> _Supplied data_
[src/gpt_pkg.sv]
`default_nettype none
package gpt_pkg;

    // ************************************
    // register map (byte addresses)
    // ************************************
    localparam logic [7:0] OFF_CTRL   = 8'h00;
    localparam logic [7:0] OFF_STATUS = 8'h04;
    localparam logic [7:0] OFF_CNT    = 8'h08;
    localparam logic [7:0] OFF_PSC    = 8'h0c;
    localparam logic [7:0] OFF_ARR    = 8'h10;
    localparam logic [7:0] OFF_CHMODE = 8'h14;
    localparam logic [7:0] OFF_DMAEN  = 8'h18;
    localparam logic [7:0] OFF_CCR0   = 8'h20;
    localparam int         CCR_STEP   = 4;

    // ************************************
    // field positions and reset values
    // ************************************
    localparam int          STS_UPD_BIT = 0;
    localparam int          STS_CC_LSB  = 1;
    localparam int          CTRL_W      = 10;
    localparam int          MODE_W      = 2;
    localparam logic [15:0] PSC_RST     = 16'h0000;
    localparam logic [15:0] ARR_RST     = 16'hffff;
    localparam logic [15:0] CNT_RST     = 16'h0000;

    // counter clock source
    typedef enum logic [1:0] {
        CLK_INT,
        CLK_LOWSPEED,
        CLK_TRIG
    } clk_src_e;

    // per-channel function
    typedef enum logic [1:0] {
        CH_CAPTURE,
        CH_COMPARE,
        CH_PWM,
        CH_ONEPULSE
    } ch_mode_e;

    // control register layout, lsb last
    typedef struct packed {
        clk_src_e clk_src;
        logic     trig_rst;
        logic     enc_en;
        logic     hall_en;
        logic     dbg_freeze;
        logic     opm;
        logic     center;
        logic     dir_down;
        logic     enable;
    } ctrl_s;

    localparam ctrl_s CTRL_RST = '0;

endpackage
`default_nettype wire

[src/general_purpose_timer.sv]
`timescale 1ns/10ps
`default_nettype none

// Functional notes
// - the counter is 16 bits, auto-reloads, and counts up, down or up/down alternately.
// - a 16-bit prescaler divides the counter clock by any integer from 1 to 65536.
// - the four-channel build has four channels: capture, compare, pwm or one-pulse.
// - the two-channel build has two channels with the same four functions.
// - the four-channel build raises dma requests; the two-channel build raises none.
// - a trigger output and a trigger input let timers sync counters or chain events.
// - while the cpu is halted in debug and freeze is set, the counter stops stepping; a hall or trigger reset still clears it.
// - the four-channel build decodes a quadrature encoder and up to three hall sensors.
// - the two-channel build can count the low-speed external clock as a time base.
// - the channels have no complementary output pairs.
module general_purpose_timer #(
    parameter int NUM_CH      = 4,
    parameter bit HAS_DMA     = 1'b1,
    parameter bit HAS_ENCODER = 1'b1,
    parameter bit HAS_LOWSPD  = 1'b0,
    parameter int CNT_W       = 16
) (
    // clock and reset
    input  wire logic              clk,
    input  wire logic              rst_n,
    // apb slave
    input  wire logic [7:0]        paddr,
    input  wire logic              psel,
    input  wire logic              penable,
    input  wire logic              pwrite,
    input  wire logic [31:0]       pwdata,
    output logic      [31:0]       prdata,
    output logic                   pready,
    output logic                   pslverr,
    // channel pins
    input  wire logic [NUM_CH-1:0] ch_in,
    output logic      [NUM_CH-1:0] ch_out,
    input  wire logic [2:0]        hall_in,
    // clocks, timer link and debug
    input  wire logic              low_speed_external_clock,
    input  wire logic              trig_in,
    output logic                   trig_out,
    input  wire logic              dbg_halt,
    // dma requests
    output logic                   dma_req_update,
    output logic      [NUM_CH-1:0] dma_req_cc
);

    // ************************************
    // state
    // ************************************
    gpt_pkg::ctrl_s    ctrl_q, ctrl_d;
    logic [CNT_W-1:0]  cnt_q, cnt_d, arr_q, arr_d;
    logic [15:0]       psc_q, psc_d, pcnt_q, pcnt_d;
    logic              cdown_q, cdown_d;
    logic              upd_q, upd_d;
    logic [NUM_CH-1:0] ccf_q, ccf_d;
    logic [NUM_CH:0]   dmaen_q, dmaen_d;
    logic [CNT_W-1:0]  ccr_q [NUM_CH];
    logic [CNT_W-1:0]  ccr_d [NUM_CH];
    gpt_pkg::ch_mode_e mode_q [NUM_CH];
    gpt_pkg::ch_mode_e mode_d [NUM_CH];
    logic [NUM_CH-1:0] out_q, out_d, in_q, in_p;
    logic [2:0]        hall_q, hall_p;
    logic              lsc_q, lsc_p, trg_q, trg_p;
    logic [31:0]       rdata_q, rdata_d;
    logic              trgo_q, trgo_d, dupd_q, dupd_d;
    logic [NUM_CH-1:0] dcc_q, dcc_d;

    // ************************************
    // combinational helpers
    // ************************************
    logic              wr, setup, unmapped, src_tick, step, run;
    logic              down, upd_ev, enc_step, enc_down;
    logic              lsc_rise, trg_rise, hall_edge;
    logic [NUM_CH-1:0] cap_ev, hit_ev;
    logic [31:0]       cap_r;
    int                ci;

    // channel index of a compare register address, -1 when none
    function automatic int ccr_index(input logic [7:0] a);
        int k;
        k = -1;
        for (int i = 0; i < NUM_CH; i++) begin
            if (a == gpt_pkg::OFF_CCR0 + 8'(i * gpt_pkg::CCR_STEP)) begin
                k = i;
            end
        end
        return k;
    endfunction

    // zero-wait slave: data is latched in setup and shown in access
    assign pready  = 1'b1;
    assign pslverr = psel & penable & unmapped;
    assign prdata  = rdata_q;
    assign ch_out  = out_q;
    assign trig_out = trgo_q;
    assign dma_req_update = dupd_q;
    assign dma_req_cc = dcc_q;

    // ************************************
    // address decode and read data
    // ************************************
    always_comb begin
        ci       = ccr_index(paddr);
        setup    = psel & ~penable;
        unmapped = 1'b0;
        cap_r    = '0;
        rdata_d  = rdata_q;
        if (paddr == gpt_pkg::OFF_CTRL) begin
            cap_r = 32'(ctrl_q);
        end else if (paddr == gpt_pkg::OFF_STATUS) begin
            cap_r = 32'({ccf_q, upd_q});
        end else if (paddr == gpt_pkg::OFF_CNT) begin
            cap_r = 32'(cnt_q);
        end else if (paddr == gpt_pkg::OFF_PSC) begin
            cap_r = 32'(psc_q);
        end else if (paddr == gpt_pkg::OFF_ARR) begin
            cap_r = 32'(arr_q);
        end else if (paddr == gpt_pkg::OFF_CHMODE) begin
            for (int i = 0; i < NUM_CH; i++) begin
                cap_r[i*gpt_pkg::MODE_W +: gpt_pkg::MODE_W] = mode_q[i];
            end
        end else if (paddr == gpt_pkg::OFF_DMAEN) begin
            cap_r = 32'(dmaen_q);
        end else if (ci >= 0) begin
            cap_r = 32'(ccr_q[ci]);
        end else begin
            unmapped = 1'b1;
        end
        if (setup && !pwrite) begin
            rdata_d = cap_r;
        end
        wr = psel & penable & pwrite & ~unmapped;
    end

    // ************************************
    // input edges, encoder and tick source
    // ************************************
    always_comb begin
        lsc_rise  = lsc_q & ~lsc_p;
        trg_rise  = trg_q & ~trg_p;
        hall_edge = HAS_ENCODER & ctrl_q.hall_en & ((^hall_q) != (^hall_p));
        cap_ev    = in_q & ~in_p;
        // x4 quadrature: direction from new a against old b
        enc_step  = HAS_ENCODER & ctrl_q.enc_en &
                    ((in_q[0] ^ in_p[0]) | (in_q[1] ^ in_p[1]));
        enc_down  = ~(in_q[0] ^ in_p[1]);
        case (ctrl_q.clk_src)
            gpt_pkg::CLK_INT:      src_tick = 1'b1;
            gpt_pkg::CLK_LOWSPEED: src_tick = HAS_LOWSPD & lsc_rise;
            gpt_pkg::CLK_TRIG:     src_tick = trg_rise;
            default:               src_tick = 1'b0;
        endcase
        // freeze only stops counting; registers stay reachable
        run = ctrl_q.enable & ~(ctrl_q.dbg_freeze & dbg_halt);
    end

    // ************************************
    // prescaler, counter and direction
    // ************************************
    always_comb begin
        ctrl_d  = ctrl_q;
        psc_d   = psc_q;
        arr_d   = arr_q;
        cnt_d   = cnt_q;
        pcnt_d  = pcnt_q;
        cdown_d = cdown_q;
        upd_ev  = 1'b0;
        step    = 1'b0;
        // divide by psc+1, so 0..ffff gives 1..65536
        if (run && (ctrl_q.enc_en ? enc_step : src_tick)) begin
            if (ctrl_q.enc_en || pcnt_q == psc_q) begin
                pcnt_d = '0;
                step   = 1'b1;
            end else begin
                pcnt_d = pcnt_q + 16'h0001;
            end
        end
        if (ctrl_q.enc_en) begin
            down = enc_down;
        end else if (ctrl_q.center) begin
            down = cdown_q;
        end else begin
            down = ctrl_q.dir_down;
        end
        if (step) begin
            if (ctrl_q.center && !ctrl_q.enc_en) begin
                // up/down: turn at arr and at zero, update at both ends
                if (!down && cnt_q == arr_q) begin
                    cdown_d = 1'b1;
                    cnt_d   = cnt_q - 1'b1;
                    upd_ev  = 1'b1;
                end else if (down && cnt_q == '0) begin
                    cdown_d = 1'b0;
                    cnt_d   = cnt_q + 1'b1;
                    upd_ev  = 1'b1;
                end else begin
                    cnt_d = down ? cnt_q - 1'b1 : cnt_q + 1'b1;
                end
            end else if (down) begin
                upd_ev = (cnt_q == '0);
                cnt_d  = upd_ev ? arr_q : cnt_q - 1'b1;
            end else begin
                upd_ev = (cnt_q == arr_q);
                cnt_d  = upd_ev ? '0 : cnt_q + 1'b1;
            end
        end
        // chained reset from a peer or a hall transition
        if ((ctrl_q.trig_rst && trg_rise) || hall_edge) begin
            cnt_d  = '0;
            pcnt_d = '0;
        end
        if (wr && paddr == gpt_pkg::OFF_CTRL) begin
            ctrl_d = gpt_pkg::ctrl_s'(pwdata[gpt_pkg::CTRL_W-1:0]);
        end else if (ctrl_q.opm && upd_ev) begin
            ctrl_d.enable = 1'b0;
        end
        if (wr && paddr == gpt_pkg::OFF_CNT) begin
            cnt_d  = pwdata[CNT_W-1:0];
        end
        if (wr && paddr == gpt_pkg::OFF_PSC) begin
            psc_d  = pwdata[15:0];
            pcnt_d = '0;
        end
        if (wr && paddr == gpt_pkg::OFF_ARR) begin
            arr_d  = pwdata[CNT_W-1:0];
        end
    end

    // ************************************
    // channels, flags and requests
    // ************************************
    always_comb begin
        upd_d   = upd_q;
        ccf_d   = ccf_q;
        dmaen_d = dmaen_q;
        out_d   = out_q;
        hit_ev  = '0;
        for (int i = 0; i < NUM_CH; i++) begin
            ccr_d[i]  = ccr_q[i];
            mode_d[i] = mode_q[i];
        end
        // status is write-one-to-clear, a same-cycle event wins
        if (wr && paddr == gpt_pkg::OFF_STATUS) begin
            upd_d = upd_q & ~pwdata[gpt_pkg::STS_UPD_BIT];
            ccf_d = ccf_q & ~pwdata[gpt_pkg::STS_CC_LSB +: NUM_CH];
        end
        if (upd_ev) begin
            upd_d = 1'b1;
        end
        for (int i = 0; i < NUM_CH; i++) begin
            if (wr && paddr == gpt_pkg::OFF_CHMODE) begin
                mode_d[i] = gpt_pkg::ch_mode_e'(pwdata[i*gpt_pkg::MODE_W +: gpt_pkg::MODE_W]);
            end
            if (wr && ccr_index(paddr) == i) begin
                ccr_d[i] = pwdata[CNT_W-1:0];
            end
            // each channel is a single output; no inverted twin exists
            case (mode_q[i])
                gpt_pkg::CH_CAPTURE: begin
                    out_d[i] = 1'b0;
                    if (cap_ev[i] || (i == 0 && hall_edge)) begin
                        ccr_d[i]  = cnt_q;
                        hit_ev[i] = 1'b1;
                    end
                end
                gpt_pkg::CH_COMPARE: begin
                    hit_ev[i] = step & (cnt_d == ccr_q[i]);
                    if (hit_ev[i]) begin
                        out_d[i] = ~out_q[i];
                    end
                end
                gpt_pkg::CH_PWM: begin
                    hit_ev[i] = step & (cnt_d == ccr_q[i]);
                    out_d[i]  = (cnt_d < ccr_q[i]);
                end
                default: begin
                    // one pulse: active from match until update
                    hit_ev[i] = step & (cnt_d == ccr_q[i]);
                    if (hit_ev[i]) begin
                        out_d[i] = 1'b1;
                    end else if (upd_ev) begin
                        out_d[i] = 1'b0;
                    end
                end
            endcase
            if (hit_ev[i]) begin
                ccf_d[i] = 1'b1;
            end
        end
        if (wr && paddr == gpt_pkg::OFF_DMAEN) begin
            dmaen_d = pwdata[NUM_CH:0];
        end
        trgo_d = upd_ev;
        dupd_d = HAS_DMA & upd_ev & dmaen_q[gpt_pkg::STS_UPD_BIT];
        dcc_d  = HAS_DMA ? (hit_ev & dmaen_q[gpt_pkg::STS_CC_LSB +: NUM_CH]) : '0;
    end

    // ************************************
    // registers
    // ************************************
    always_ff @(posedge clk or negedge rst_n) begin
        if (!rst_n) begin
            ctrl_q  <= gpt_pkg::CTRL_RST;
            cnt_q   <= CNT_W'(gpt_pkg::CNT_RST);
            arr_q   <= CNT_W'(gpt_pkg::ARR_RST);
            psc_q   <= gpt_pkg::PSC_RST;
            pcnt_q  <= '0;
            cdown_q <= 1'b0;
            upd_q   <= 1'b0;
            ccf_q   <= '0;
            dmaen_q <= '0;
            out_q   <= '0;
            in_q    <= '0;
            in_p    <= '0;
            hall_q  <= '0;
            hall_p  <= '0;
            lsc_q   <= 1'b0;
            lsc_p   <= 1'b0;
            trg_q   <= 1'b0;
            trg_p   <= 1'b0;
            rdata_q <= '0;
            trgo_q  <= 1'b0;
            dupd_q  <= 1'b0;
            dcc_q   <= '0;
            for (int i = 0; i < NUM_CH; i++) begin
                ccr_q[i]  <= '0;
                mode_q[i] <= gpt_pkg::CH_CAPTURE;
            end
        end else begin
            ctrl_q  <= ctrl_d;
            cnt_q   <= cnt_d;
            arr_q   <= arr_d;
            psc_q   <= psc_d;
            pcnt_q  <= pcnt_d;
            cdown_q <= cdown_d;
            upd_q   <= upd_d;
            ccf_q   <= ccf_d;
            dmaen_q <= dmaen_d;
            out_q   <= out_d;
            in_q    <= ch_in;
            in_p    <= in_q;
            hall_q  <= hall_in;
            hall_p  <= hall_q;
            lsc_q   <= low_speed_external_clock;
            lsc_p   <= lsc_q;
            trg_q   <= trig_in;
            trg_p   <= trg_q;
            rdata_q <= rdata_d;
            trgo_q  <= trgo_d;
            dupd_q  <= dupd_d;
            dcc_q   <= dcc_d;
            for (int i = 0; i < NUM_CH; i++) begin
                ccr_q[i]  <= ccr_d[i];
                mode_q[i] <= mode_d[i];
            end
        end
    end

endmodule
`default_nettype wire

> _Your assignment_
The expected answer is a copy of every line in the entries that holds the word "quadrature".

> _Finished exercise_
// - the four-channel build decodes a quadrature encoder and up to three hall sensors.
        // x4 quadrature: direction from new a against old b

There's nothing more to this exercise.